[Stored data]
------------------------------------------------------------
Context: an optimization exercise on an open-source flow, tuned for small area, a short achievable clock period and few clock cycles per item. The choices shown serve that exercise and are no tape-out recipe. Power is estimated from default activity; no workload was simulated.

==> flow/design.v <==
module bms_scale #(
    parameter integer XLO = -2147549,
    parameter integer XHI = 2147483
) (
    input  wire [31:0] x,
    output wire        ok
);
    assign ok = ($signed(x) >= XLO) && ($signed(x) <= XHI);
endmodule
module bms_u8 (
    input  wire [31:0] x,
    output wire [7:0]  q
);
    wire [7:0] a = x[15:8];
    wire [7:0] b = x[7:0];
    wire borrow = (a >= b) && (x[15:0] != 16'd0);
    assign q = x[31] ? 8'd0 : x[16] ? 8'hff : a - {7'd0, borrow};
endmodule
module bms_seg #(
    parameter integer W = 42
) (
    input  wire [31:0]   x,
    input  wire          h,
    output wire [15:0]   lo,
    output wire          go,
    output wire          ca,
    output wire          cb,
    output wire [W-33:0] hi
);
    wire        neg = x[31];
    wire [41:0] xs  = {{10{neg}}, x};
    wire [41:0] t10 = xs << 10, t7 = xs << 7, t3 = xs << 3, t2 = xs << 2;
    wire [41:0] a  = {t10[41:32], h ? t7[31:0] : t10[31:0]};
    wire [41:0] c  = {t3[41:32],  h ? t2[31:0] : t3[31:0]};
    wire [41:0] b5 = xs << 5;                  
    wire [41:0] an = ~a, cn = ~c;
    wire [41:0] sn = an ^ b5 ^ cn;
    wire [40:0] kn = (an[40:0] & b5[40:0]) | (an[40:0] & cn[40:0]) | (b5[40:0] & cn[40:0]);
    wire [41:0] kp = {kn, 1'b1};
    wire [17:0] m   = {1'b0, sn[15:0], 1'b1}  + {1'b0, kp[15:0], 1'b1};
    wire [17:0] mid = {1'b0, sn[31:16], 1'b1} + {1'b0, kp[31:16], 1'b1};
    assign ca = !m[17] || (!neg && ((sn[15:0] ^ kp[15:0]) == 16'hffff));
    assign cb = neg;
    assign lo = ~mid[16:1];
    assign go = !mid[17];
    generate
        if (W > 32) begin : g_hi
            wire [W-32:0] t = {sn[W-1:32], 1'b1} + {kp[W-1:32], 1'b1};
            assign hi = ~t[W-32:1];
        end
    endgenerate
endmodule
------------------------------------------------------------
▶ _WORK INSTRUCTION_
For this exercise, please copy exactly the lines from the one holding "assign cb = neg;" through the end of the records, the first and last included.

▶ _TASK ANSWER_
    assign cb = neg;
    assign lo = ~mid[16:1];
    assign go = !mid[17];
    generate
        if (W > 32) begin : g_hi
            wire [W-32:0] t = {sn[W-1:32], 1'b1} + {kp[W-1:32], 1'b1};
            assign hi = ~t[W-32:1];
        end
    endgenerate
endmodule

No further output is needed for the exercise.